Kontroversi Irshad Manji
Setara Institute: Toleransi Atas Perbedaan Semakin Menipis
Diskusi yang menghadirkan Irshad Manji sebagai pembicara kembali mendapat penolakan
Penulis:
Yulis Sulistyawan
TRIBUNNEWS.COM, JAKARTA - Diskusi yang menghadirkan Irshad Manji sebagai pembicara kembali mendapat penolakan. Kali ini, pelarangan dilakukan oleh pihak Universitas Gajah Mada (UGM).
Melalui Direktur Pascasarjana UGM, Rektor UGM memerintahkan agar diskusi yang sedianya akan dilaksanakan pada Rabu (9/5/2012) tersebut dibatalkan.
Penolakan Irshad Manji, selain dilakukan atas dasar prasangka bahwa yang bersangkutan menyebarkan pemikiran yang kontroversial, juga merupakan cermin bahwa toleransi di tengah masyarakat kita semakin menipis. Bahkan toleransi atas perbedaan pemikiran sekalipun.
Sikap intoleran ini bukan hanya didominasi oleh organisasi-organisasi radikal yang selama ini mempromosikan politik penyeragaman atas nama agama dan moralitas, tetapi juga menjangkiti kalangan perguruan tinggi.

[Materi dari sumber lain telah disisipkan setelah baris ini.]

File: src/rtl/vga_sync_timing_detector.sv
// Sync timing detector: measures incoming h/v sync timing and tracks
// lock on a stable line period, emitting per-line and per-frame strobes.
module vga_sync_timing_detector #(
    parameter int COUNTER_SIZE = 11,
    parameter int LOCK_LINES   = 4
) (
    input  logic                    control_clock,
    input  logic                    reset,
    input  logic                    h_sync,
    input  logic                    v_sync,
    output logic                    locked,
    output logic [COUNTER_SIZE-1:0] h_period,
    output logic [COUNTER_SIZE-1:0] h_pulse,
    output logic [COUNTER_SIZE-1:0] v_lines,
    output logic [COUNTER_SIZE-1:0] h_position,
    output logic                    line_start,
    output logic                    frame_start,
    output logic                    unlock_event
);

    localparam logic [COUNTER_SIZE-1:0] CNT_MAX    = '1;
    localparam logic [3:0]              MATCH_DONE = 4'(LOCK_LINES - 1);

    typedef enum logic [1:0] {
        SEARCH,
        MEASURE,
        LOCKED
    } state_t;

    state_t state, state_nx;

    logic [1:0] h_meta, v_meta;
    logic       h_dly, v_dly;
    logic       h_rise, h_fall, v_rise;

    logic [COUNTER_SIZE-1:0] h_cnt, h_cnt_inc;
    logic [COUNTER_SIZE-1:0] line_cnt, line_inc;
    logic [COUNTER_SIZE-1:0] pulse_cand;
    logic [COUNTER_SIZE-1:0] last_period, last_nx;
    logic [COUNTER_SIZE-1:0] period_nx, pulse_nx;
    logic [3:0]              match_cnt, match_nx;
    logic                    last_ok, last_ok_nx;
    logic                    period_ok, timeout;
    logic                    line_nx, frame_nx, unlock_nx;

    // Two synchronizer flops, then a registered edge detect.
    always_ff @(posedge control_clock or posedge reset) begin
        if (reset) begin
            h_meta <= '0;
            v_meta <= '0;
            h_dly  <= 1'b0;
            v_dly  <= 1'b0;
            h_rise <= 1'b0;
            h_fall <= 1'b0;
            v_rise <= 1'b0;
        end else begin
            h_meta <= {h_meta[0], h_sync};
            v_meta <= {v_meta[0], v_sync};
            h_dly  <= h_meta[1];
            v_dly  <= v_meta[1];
            h_rise <= h_meta[1] & ~h_dly;
            h_fall <= ~h_meta[1] & h_dly;
            v_rise <= v_meta[1] & ~v_dly;
        end
    end

    assign h_cnt_inc  = (h_cnt == CNT_MAX) ? CNT_MAX : h_cnt + 1'b1;
    assign line_inc   = (line_cnt == CNT_MAX) ? CNT_MAX : line_cnt + 1'b1;
    assign period_ok  = (h_cnt != CNT_MAX);
    // Fires on the edge where h_cnt lands on its saturation value.
    assign timeout    = ~h_rise & (h_cnt_inc == CNT_MAX);
    assign h_position = h_cnt;
    assign locked     = (state == LOCKED);

    always_ff @(posedge control_clock or posedge reset) begin
        if (reset) begin
            h_cnt      <= '0;
            line_cnt   <= '0;
            v_lines    <= '0;
            pulse_cand <= '0;
        end else begin
            h_cnt <= h_rise ? '0 : h_cnt_inc;
            if (h_fall) begin
                pulse_cand <= h_cnt_inc;
            end
            if (v_rise) begin
                v_lines  <= line_cnt;
                line_cnt <= h_rise ? COUNTER_SIZE'(1) : '0;
            end else if (h_rise) begin
                line_cnt <= line_inc;
            end
        end
    end

    always_ff @(posedge control_clock or posedge reset) begin
        if (reset) begin
            state        <= SEARCH;
            match_cnt    <= '0;
            last_period  <= '0;
            last_ok      <= 1'b0;
            h_period     <= '0;
            h_pulse      <= '0;
            line_start   <= 1'b0;
            frame_start  <= 1'b0;
            unlock_event <= 1'b0;
        end else begin
            state        <= state_nx;
            match_cnt    <= match_nx;
            last_period  <= last_nx;
            last_ok      <= last_ok_nx;
            h_period     <= period_nx;
            h_pulse      <= pulse_nx;
            line_start   <= line_nx;
            frame_start  <= frame_nx;
            unlock_event <= unlock_nx;
        end
    end

    always_comb begin
        state_nx   = state;
        match_nx   = match_cnt;
        last_nx    = last_period;
        last_ok_nx = last_ok;
        period_nx  = h_period;
        pulse_nx   = h_pulse;
        unlock_nx  = 1'b0;
        line_nx    = h_rise & (state == LOCKED);
        frame_nx   = v_rise & (state == LOCKED);
        unique case (state)
            SEARCH: begin
                if (h_rise) begin
                    state_nx   = MEASURE;
                    match_nx   = '0;
                    last_ok_nx = 1'b0;
                end
            end
            MEASURE: begin
                if (h_rise) begin
                    if (period_ok) begin
                        if (last_ok && (h_cnt_inc == last_period)) begin
                            match_nx = match_cnt + 4'd1;
                            if (match_nx >= MATCH_DONE) begin
                                state_nx  = LOCKED;
                                period_nx = h_cnt_inc;
                                pulse_nx  = pulse_cand;
                            end
                        end else begin
                            match_nx = '0;
                        end
                        last_nx    = h_cnt_inc;
                        last_ok_nx = 1'b1;
                    end else begin
                        match_nx   = '0;
                        last_ok_nx = 1'b0;
                    end
                end else if (timeout) begin
                    state_nx = SEARCH;
                end
            end
            LOCKED: begin
                if (h_rise) begin
                    if (period_ok && (h_cnt_inc == h_period)) begin
                        pulse_nx = pulse_cand;
                    end else begin
                        state_nx  = SEARCH;
                        unlock_nx = 1'b1;
                        line_nx   = 1'b0;
                    end
                end else if (timeout) begin
                    state_nx  = SEARCH;
                    unlock_nx = 1'b1;
                end
            end
            default: begin
                state_nx = SEARCH;
            end
        endcase
    end

endmodule

File: config.mk
export PLATFORM = sky130hd
export DESIGN_NAME = vga_sync_timing_detector
export DESIGN_NICKNAME = d
export VERILOG_FILES = /design/src/rtl/vga_sync_timing_detector.sv
export SDC_FILE = /design/constraint.sdc
export NUM_CORES = 1
export LEC_CHECK = 0
export BUFFER_PORTS_ARGS = -buffer_cell sky130_fd_sc_hd__buf_4
export CAP_MARGIN = 20
export CORE_ASPECT_RATIO = 0.6
export CORE_MARGIN = 2
export CORE_UTILIZATION = 55
export CTS_BUF_LIST = sky130_fd_sc_hd__clkbuf_2
export CTS_CLUSTER_SIZE = 10
export DETAILED_ROUTE_END_ITERATION = 6
export HOLD_SLACK_MARGIN = 0.1
export MAX_ROUTING_LAYER = met4
export PLACE_DENSITY = 0.83
export SLEW_MARGIN = 5
export SYNTH_ARGS = -nofsm -noshare
export SYNTH_HDL_FRONTEND = slang
export SYNTH_SLANG_ARGS = --single-unit
File: constraint.sdc
create_clock -name control_clock -period 4.8 [get_ports control_clock]
set_clock_uncertainty 0.15 [all_clocks]
set_input_delay 0.48 -clock control_clock [delete_from_list [all_inputs] [get_ports control_clock]]
set_output_delay 0.48 -clock control_clock [all_outputs]
set_load 0.01 [all_outputs]
==> flow_summary.toml, run 1 <==
[critical_path]
worst-path-buf-inv = 1
crit_chain = "ha_1 > and3_1 > nand3_4 > a211oi_2 > nand4_1 > nor4_4 > nand3_2 > a221oi_2 > buf_4 > mux2_4"
start_kind = "flop"
crit_family = "simple AND/OR/NAND/NOR gates"
max_stage_delay_ns = 0.63
cp.required_ns = 5.17
worstSetupEndpointType = "flop"
critPathSlowestCell = "ha_1"
critPathMaxFanout = 18
crit_type = "reg2reg"
cp_data_arrival_time_ns = 4.70

[cells_and_area]
mostFrequentLayoutCells = "96 x dfrtp_1, 55 x buf_4, 42 x nand2_1, 34 x nor2_1, 26 x o21ai_0"
area_growth_pct = 12.0
n_antenna_cell = 0
fin_nets = 522
final_layout_size_suffix_gt1_share_pct = 23.1
seq_area_mm2 = 0.00240
fin_util_pct = 64.0
multi_input_area_mm2 = 0.00228
design_area_mm2 = 0.00550
mostFrequentLayoutCell = "dfrtp_1"
fill_cells = 693

[global_route]
gr-total-overflow = 0
grt_use_total_pct = 27.6
grt_pass1_vias = 3760
grt_max_degree = 60
grt_pass1_wl_mm = 20.1
antenna_found_initial = 0

[clocking]
post_cts_buffers = 0
cts.clk_slew.worst_paths_ns = 0.28
cts_buffers = 9
ctsResizeCount = 0
cts_root_buf = "clkbuf_2"
cts_buffer_depth = 2
clk_latency_ns = 0.59
cts_tree = "built"
cts_sinks = 96
ctsHoldBuffers = 3
cts_max_level = 3

[route]
drtIter0Drc = 474
vias = 3900
drc = 0
finalWirelength_mm = 12.6
post_drt_wl_per_cell_um = 20.1
viasPerCell = 6.22
dr.pass1.iters = 5
ant_nets = 0

[outcome]
status = "complete, no violations"

[synthesis]
ys_ff_latch = 96
syn_inst = 468
synthTopCellsByArea = "dfrtp_1 49%, mux2_4 5.2%, mux2_2 4.4%, nand2_1 3.2%, o21ai_0 2.7%"
async_flop_share_pct = 100
synthAdderAreaFrac_pct = 2.04
synth_compound_area_share_pct = 12.4
synth_fp_nets = 480
synth_cell_type_count = 66
ys.flop_type = "dfrtp_1"
synth_area_mm2 = 0.00491
ys_warn_count = 0
synthSimpleGateAreaFrac_pct = 17.9
muxShareOfSynthArea_pct = 10.6
syn_area_per_cell_um2 = 10.5
synth_edf_count = 0
synth_top_cell_by_area = "dfrtp_1"
ys_seq_area_share_pct = 48.9
synth_top_family_by_area = "simple AND/OR/NAND/NOR gates"
synth_top_area_share_pct = 48.9
synth_xor_area_share_pct = 3.39

[power]
p_per_area_mw_per_mm2 = 395
p_leak_uw = 0.00256
swShare_pct = 36.0
p_comb_share_pct = 31.0
ir_drop_mv = 0.180
internal_power_uw = 1390
p_total_uw = 2170
p_seq_share_pct = 47.0
pwr-share-clk_pct = 21.9
p_sw_uw = 781

[sta]
drv_slew = 0
fin_crit_sh_pct = 90.2
min_period_ns = 4.33
max_slew_margin_pct = 44.8
rsz0062_at_grt = "no"
tightest_slew_ns = 0.821
hold_violations = 0
fmax_mhz = 231
finalSetupViolations = 0
hold_ws_ns = 0.240
fin_setup_tns_ns = 0

[placement]
postPlaceCellArea_mm2 = 0.00530
place_congestion = 0.981
hpwl_mm = 9.18
io_buffer_count = 51

[die]
start_util_pct = 57.2
ioPinCount = 52
dieHeight_um = 77.2
fp-row-count = 26
coreArea_mm2 = 0.00859
fp.dieW_um = 126
die-area_mm2 = 0.00972

[worst_hold_path]
hold_path.class = "reg2reg"

[run]
drv_cap = 0
-- Yosys cell counts, drive strengths merged, types with 3 or more instances --
library cell,count
a2111oi,3
a211oi,5
a21boi,3
a21oi,22
a31oi,6
and2,7
and3,9
and4,6
buf,18
clkbuf,10
dfrtp,96
ha,8
inv,18
mux2,36
mux2i,5
nand2,42
nand2b,3
nand3,24
nand4,7
nor2,35
nor2b,6
nor3,12
o21ai,27
o22ai,5
or3,3
xnor2,10
xor2,9
-- per-stage QoR --
| stage | setup slack [ns] | cells |
|---|---|---|
| after floorplan | 1.62 | 468 |
| after global placement | 0.875 | 607 |
| after detailed placement | 0.620 | 607 |
| after CTS | 0.582 | 626 |
| after global routing | 0.256 | 627 |
| final | 0.470 | 627 |
-- kinds of logic (layout without fill, tap and decap cells) --
kind of cell	count (synthesis)	after routing
AOI/OAI and AO/OA	92	92
xor gates and xnor gates	19	19
adders and majority gates	8	8
buffers and inverters	46	93
DFF	96	96
muxes	41	41
and+or+nand+nor	166	166
-- power by group through the flow --
stage | registers, µW | clock network (µW) | logic (µW)
2_1_floorplan | 999 | 0 | 467
6_report | 1020 | 475 | 673
3_3_place_gp | 1020 | 0 | 629
5_1_grt | 1030 | 516 | 727
3_5_place_dp | 1030 | 0 | 655
4_1_cts | 1020 | 484 | 662
-- sequential cells by signal, indices dropped and copies added, names as in the netlist --
register / count
line_cnt: 11
h_meta: 2
last_ok: 1
pulse_cand: 11
h_fall: 1
last_period: 11
match_cnt: 4
h_period: 11
v_rise: 1
v_lines: 11
h_rise: 1
v_meta: 2
frame_start: 1
h_pulse: 11
line_start: 1
v_dly: 1
h_position: 11
unlock_event: 1
state: 2
h_dly: 1
-- path summary, 6_finish.rpt --
check / start / endpoint / slack, ns / cells past startpoint
worst max register to register: h_position[1] / h_pulse[6] / 0.47 / 10
worst min-delay path: v_meta[0] / v_meta[1] / 0.24 / 0
max in group asynchronous: reset / match_cnt[0] / 3.13 / 5
worst max-delay path: h_position[1] / h_pulse[6] / 0.47 / 10
worst min register to register: v_meta[0] / v_meta[1] / 0.24 / 0
min in group asynchronous: reset / v_lines[1] / 0.27 / 3
-- final cells by class --
class	instances	share of cell area, %
inverter	18	1.25
sequential	96	43.7
clock inverter	7	1.84
tap	112	2.55
clock buffer	9	0.819
multi-input combinational	326	41.4
timing repair buffer	59	8.42
-- per-layer routing --
layer	global-route usage, %	up-vias	wire, µm
li1	-	1749	-
met1	41.0	1904	5990
met2	36.2	221	5130
met3	8.65	26	1260
met4	8.02	0	235
met5	-	-	0
-- worst register-to-register path, stage by stage (launching register included) --
cell and delay, ns:
dfrtp_1 0.57, ha_1 0.63, and3_1 0.49, nand3_4 0.23
a211oi_2 0.24, nand4_1 0.20, nor4_4 0.41, nand3_2 0.12
a221oi_2 0.58, buf_4 0.32, mux2_4 0.32
Note: power is estimated with default switching activity, not from simulation.
==> run 2: changes to the inputs <==
CORE_ASPECT_RATIO = 1.2   (was 0.6)
==> run 2 against run 1 <==
Against the previous run: combinational power is 6.7% lower; final area is 1.0% lower; sequential cell count stayed put; fmax is 2.2% higher; power is 7.5% lower.
==> flow_summary.toml, run 2 (synthesis results as in run 1) <==
[cells_and_area]
instances_no_fill = 631
mostFrequentLayoutCell = "dfrtp_1"
final_layout_size_suffix_gt1_share_pct = 23.2
fill_cells = 734
mostFrequentLayoutCells = "96 x dfrtp_1, 55 x buf_4, 42 x nand2_1, 34 x nor2_1, 26 x o21ai_0"
fin_nets = 521
n_antenna_cell = 0
area_growth_pct = 10.9

[route]
viasPerCell = 6.05
drc = 0
drtIter0Drc = 221
finalWirelength_mm = 11.6
dr.pass1.iters = 5
ant_nets = 0
vias = 3817
post_drt_wl_per_cell_um = 18.4

[power]
p_seq_share_pct = 50.5
p_sw_uw = 725
p_per_area_mw_per_mm2 = 369
pwr-share-clk_pct = 18.1
ir_drop_mv = 0.196
p_comb_share_pct = 31.3
internal_power_uw = 1280
p_leak_uw = 0.00252
p_total_uw = 2010
swShare_pct = 36.2

[critical_path]
max_stage_delay_ns = 0.71
crit_type = "reg2reg"
regToRegSetupSlack_ns = 0.56
worst-path-buf-inv = 0
rr_startpoint = "h_position[0]"
timing.rr.end = "h_period[0]"
crit_family = "simple AND/OR/NAND/NOR gates"
start_kind = "flop"
cp.required_ns = 5.12
critPathLaunch = "h_position[0]"
cp_data_arrival_time_ns = 4.55
crit_path_end = "h_period[0]"
critPathMaxFanout = 18
cp_common_cell = "and3_1"
critPathSlowestCell = "dfrtp_1"
cp_num_cells = 9
crit_chain = "ha_1 > and3_1 > nand3_4 > a211oi_2 > nand4_1 > nor4_4 > and3_1 > nand2_1 > mux2_4"
rr_worst_depth = 9
worstSetupEndpointType = "flop"

[sta]
min_period_ns = 4.24
fin_setup_tns_ns = 0
drv_slew = 0
finalSetupViolations = 0
fin_crit_sh_pct = 88.2
tightest_slew_ns = 0.889
max_slew_margin_pct = 40.6
fmax_mhz = 236
rsz0062_at_grt = "no"
hold_violations = 0

[die]
coreArea_mm2 = 0.00861
dieHeight_um = 107
fp-row-count = 37
die-area_mm2 = 0.00970
start_util_pct = 57.0
fp.dieW_um = 90.2
ioPinCount = 52

[worst_hold_path]
min_from = "v_meta[0]"
hold_path.class = "reg2reg"

[global_route]
gr-total-overflow = 0
antenna_found_initial = 0
grt_pass1_vias = 3801
grt_max_degree = 54
grt_use_total_pct = 25.5
grt_pass1_wl_mm = 18.9

[placement]
place_congestion = 0.927
hpwl_mm = 8.31
io_buffer_count = 51
dp.cells = 612

[clocking]
cts_buffers = 9
post_cts_buffers = 0
cts.clk_slew.worst_paths_ns = 0.29
cts_max_level = 3
cts_sinks = 96
clk_latency_ns = 0.56
cts_tree = "built"
cts_root_buf = "clkbuf_2"
cts_buffer_depth = 2

[outcome]
status = "complete, no violations"

[run]
drv_cap = 0
==> run 2: cell types whose count changed in the layout (fill, tap and decap cells not counted) <==
cell	delta
buf_12	-1
inv_6	-1
clkinv_8	+1
inv_8	-1
clkinv_4	-1
bufinv_16	-2
clkinv_1	-1
clkinvlp_4	+4
clkbuf_2	+1
==> run 2: worst min path at each step <==
stage,to,slack [ns],cells past startpoint
5_1_grt,v_meta[1],0.22,0
2_1_floorplan,h_meta[1],0.18,0
4_1_cts,v_meta[1],0.24,0
3_5_place_dp,v_meta[1],0.19,0
3_3_place_gp,h_meta[1],0.18,0
6_report,v_meta[1],0.22,0
==> run 2: power groups by stage <==
| stage | logic [µW] | clock network (µW) | registers [µW] |
|---|---|---|---|
| detailed placement | 622 | 0 | 1030 |
| CTS | 625 | 371 | 1010 |
| global route | 683 | 398 | 1030 |
| global placement | 602 | 0 | 1020 |
| floorplan | 467 | 0 | 999 |
| finish | 628 | 364 | 1010 |
==> run 2: metrics by stage <==
| step | area, µm² | hold slack, ns | utilization (%) | setup slack (ns) |
|---|---|---|---|---|
| 4_1_cts | 5440 | 0.243 | 63.2 | 0.627 |
| 6_report | 5440 | 0.218 | 63.2 | 0.564 |
| 3_3_place_gp | 5310 | 0.181 | 61.6 | 0.826 |
| 5_1_grt | 5440 | 0.215 | 63.2 | 0.279 |
| 3_5_place_dp | 5310 | 0.187 | 61.6 | 0.672 |
| 2_1_floorplan | 4910 | 0.181 | - | 1.62 |
==> run 2: cell type report <==
| type | count | area, µm² | share of cell area [%] |
|---|---|---|---|
| clock buffer | 10 | 50.0 | 0.920 |
| clock inverter | 6 | 55.1 | 1.01 |
| inverter | 18 | 68.8 | 1.26 |
| multi-input combinational | 326 | 2280 | 41.8 |
| sequential | 96 | 2400 | 44.1 |
| tap | 117 | 146 | 2.69 |
| timing repair buffer | 58 | 443 | 8.14 |
==> run 2: layer usage <==
layer / GRT usage, % / wire [µm] / vias up
li1: - / - / 1757
met1: 31.3 / 4810 / 1856
met2: 41.3 / 5620 / 167
met3: 3.01 / 708 / 37
met4: 14.5 / 504 / 0
met5: - / 0 / -
==> run 2: what timing repair did <==
item,CTS,global route
hold buffers,3,0
setup endpoints to repair,0,0
endpoints found under the hold margin,54,0
gates resized for setup,0,0
==> run 2: worst reg2reg max path, cell delays in order (launching register included) <==
cell	delay (ns)
dfrtp_1	0.71
ha_1	0.65
and3_1	0.48
nand3_4	0.23
a211oi_2	0.22
nand4_1	0.17
nor4_4	0.43
and3_1	0.28
nand2_1	0.39
mux2_4	0.44
==> run 3: changes to the inputs <==
CELL_PAD_IN_SITES_DETAIL_PLACEMENT = 0   (was not set)
CELL_PAD_IN_SITES_GLOBAL_PLACEMENT = 2   (was not set)
CORE_UTILIZATION = 43   (was 55)
PLACE_DENSITY = 0.95   (was 0.83)
RECOVER_POWER = 100   (was not set)
==> run 3 against run 2 <==
Against the previous run: the run now ends with max-capacitance violations, max-slew violations left; first-iteration DRC count increased by 5.4%; clock-buffer cell count unchanged; register-to-register slack improved by 0.02 ns; final area decreased by 4.0%; power decreased by 0.56%; worst hold slack improved by 0.011 ns; die area increased by 27%; sequential share of layout area increased by 1.8 points; fmax increased by 0.50%; combinational power decreased by 12%; global-route usage decreased by 3.9 points; sequential cell count unchanged.
==> flow_summary.toml, run 3 (synthesis results as in run 1) <==
[global_route]
grt_use_total_pct = 21.6
antenna_found_initial = 0
grt_pass1_wl_mm = 19.9
grt_pass1_vias = 3717
grt_max_degree = 60
gr-total-overflow = 0

[critical_path]
crit_family = "simple AND/OR/NAND/NOR gates"
cp_data_arrival_time_ns = 4.54
start_kind = "flop"
critPathMaxFanout = 16
worstSetupEndpointType = "flop"
rr_startpoint = "h_position[0]"
crit_type = "reg2reg"
max_stage_delay_ns = 0.69
timing.rr.end = "h_period[2]"
rr_worst_depth = 9
crit_chain = "ha_1 > and3_1 > nand3_1 > a211oi_1 > nand4_1 > nor4_4 > and3_1 > nand2_1 > mux2_1"
critPathSlowestCell = "dfrtp_1"
regToRegSetupSlack_ns = 0.59
cp.required_ns = 5.12
worst-path-buf-inv = 0
cp_common_cell = "and3_1"

[route]
drc = 0
drtIter0Drc = 233
viasPerCell = 5.65
post_drt_wl_per_cell_um = 18.4
dr.pass1.iters = 5
finalWirelength_mm = 12.3
vias = 3776
ant_nets = 0

[worst_hold_path]
hold_path_depth = 0
whs_endpoint = "v_meta[1]"
hold_path.class = "reg2reg"
min_from = "v_meta[0]"

[placement]
dp.cells = 649
place_congestion = 0.896
hpwl_mm = 8.79
io_buffer_count = 51
postPlaceCellArea_mm2 = 0.00535

[cells_and_area]
fin_nets = 521
mostFrequentLayoutCell = "dfrtp_1"
instances_no_fill = 668
mostFrequentLayoutCells = "96 x dfrtp_1, 49 x clkbuf_1, 42 x nand2_1, 34 x nor2_1, 26 x o21ai_0"
design_area_mm2 = 0.00523
area_growth_pct = 6.45
final_layout_size_suffix_gt1_share_pct = 9.53
fin_util_pct = 47.1
n_antenna_cell = 0

[sta]
fin_crit_sh_pct = 87.8
drv_slew = 60
max_slew_margin_pct = -79.9
tightest_slew_ns = 2.68
hold_violations = 0
fin_setup_tns_ns = 0
rsz0062_at_grt = "no"
finalSetupViolations = 0
min_period_ns = 4.21
fmax_mhz = 237

[power]
p_per_area_mw_per_mm2 = 382
p_leak_uw = 0.00229
p_total_uw = 2000
ir_drop_mv = 0.175

[run]
drv_cap = 1

[clocking]
clk_latency_ns = 0.58
cts_root_buf = "clkbuf_2"
cts_sinks = 96
cts_max_level = 3
cts_tree = "built"
ctsResizeCount = 0
cts_buffers = 9
cts.clk_slew.worst_paths_ns = 0.27
post_cts_buffers = 0
cts_buffer_depth = 2

[die]
die-area_mm2 = 0.0123
coreArea_mm2 = 0.0111
ioPinCount = 52
start_util_pct = 44.3
fp.dieW_um = 102
dieHeight_um = 121
fp-row-count = 42

[outcome]
violations = "max-capacitance violations, max-slew violations"
status = "finished, violations left"
-- run 3: cell types whose count changed in the layout (fill, tap and decap cells not counted), sizes merged --
cell      before  now
clkinv         2    3
clkbuf        10   63
clkinvlp       4    2
bufinv         0    1
buf           55    2
-- run 3: layout make-up --
cell class              instances  area (µm²)
clock buffers                  10        50.0
clock inverters                 6        80.1
fillers                      1098        5860
inverters                      18        68.8
multi-input cells             326        2170
flip-flops and latches         96        2400
well taps                     154         193
repair buffers                 58         256
-- run 3: per-stage QoR --
stage	worst slack, ns	hold slack, ns
final	0.585	0.228
after floorplan	1.62	0.181
after global routing	0.330	0.260
after detailed placement	0.900	0.186
after CTS	0.862	0.240
after global placement	1.03	0.183
-- run 3: worst max path at each step --
stage | startpoint | end | slack [ns] | depth (start not counted)
finish | h_position[0] | h_period[2] | 0.59 | 9
detailed placement | h_position[0] | h_period[6] | 0.90 | 9
global route | h_position[0] | h_period[2] | 0.33 | 9
floorplan | h_position[1] | h_pulse[0] | 1.62 | 13
global placement | h_position[0] | h_period[3] | 1.03 | 9
CTS | h_position[0] | h_period[6] | 0.86 | 9
-- run 3: where the power goes --
group | internal [µW] | switching [µW] | leakage, µW
sequential | 904 | 113 | 0.00128
combinational | 231 | 321 | 0.000934
clock | 131 | 295 | 0.0000755
total | 1270 | 729 | 0.00229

“Amat disayangkan, kalau perguruan tinggi membatalkan kegiatan akademik, semacam diskusi.” kata Wakil Ketua Setara Institute, Bonar Tigor Naipospos dalam siaran persnya kepada Tribunnews.com, Rabu(9/5/2012).
Penolakan diskusi Irshad Manji yang dilakukan oleh anggota Front Pembela Islam (FPI) di Komunitas Salihara, Tebet, Jakarta (4/5/2012) kata Bonar telah menularkan virus intoleransi atas perbedaan pemikiran. Negara yang seharusnya memberikan jaminan kebebasan berekspresi, kebebasan berpikir, kebebasan berkumpul, melalui aparat Polri justru berada di garis depan melakukan pembatasan.
“Sekali lagi, seluruh pembatasan itu menggunakan dalil bahwa masyarakat tidak menghendaki kehadirannya. Tidak bisa dipungkiri, baik kepolisian dalam Diskusi Salihara maupun pihak UGM dalam pembatalan diskusi hari ini, bertindak atas tekanan kelompok-kelompok pengusung aspirasi intoleran.” katanya.
Perlu penyikapan sungguh-sungguh atas fakta-fakta menguatnya intoleransi di tengah masyarakat kita. Karena kunci utama membangun sebuah bangsa yang plural adalah menghargai perbedaan, bukan mendorong politik penyeragaman atas nama mayoritas.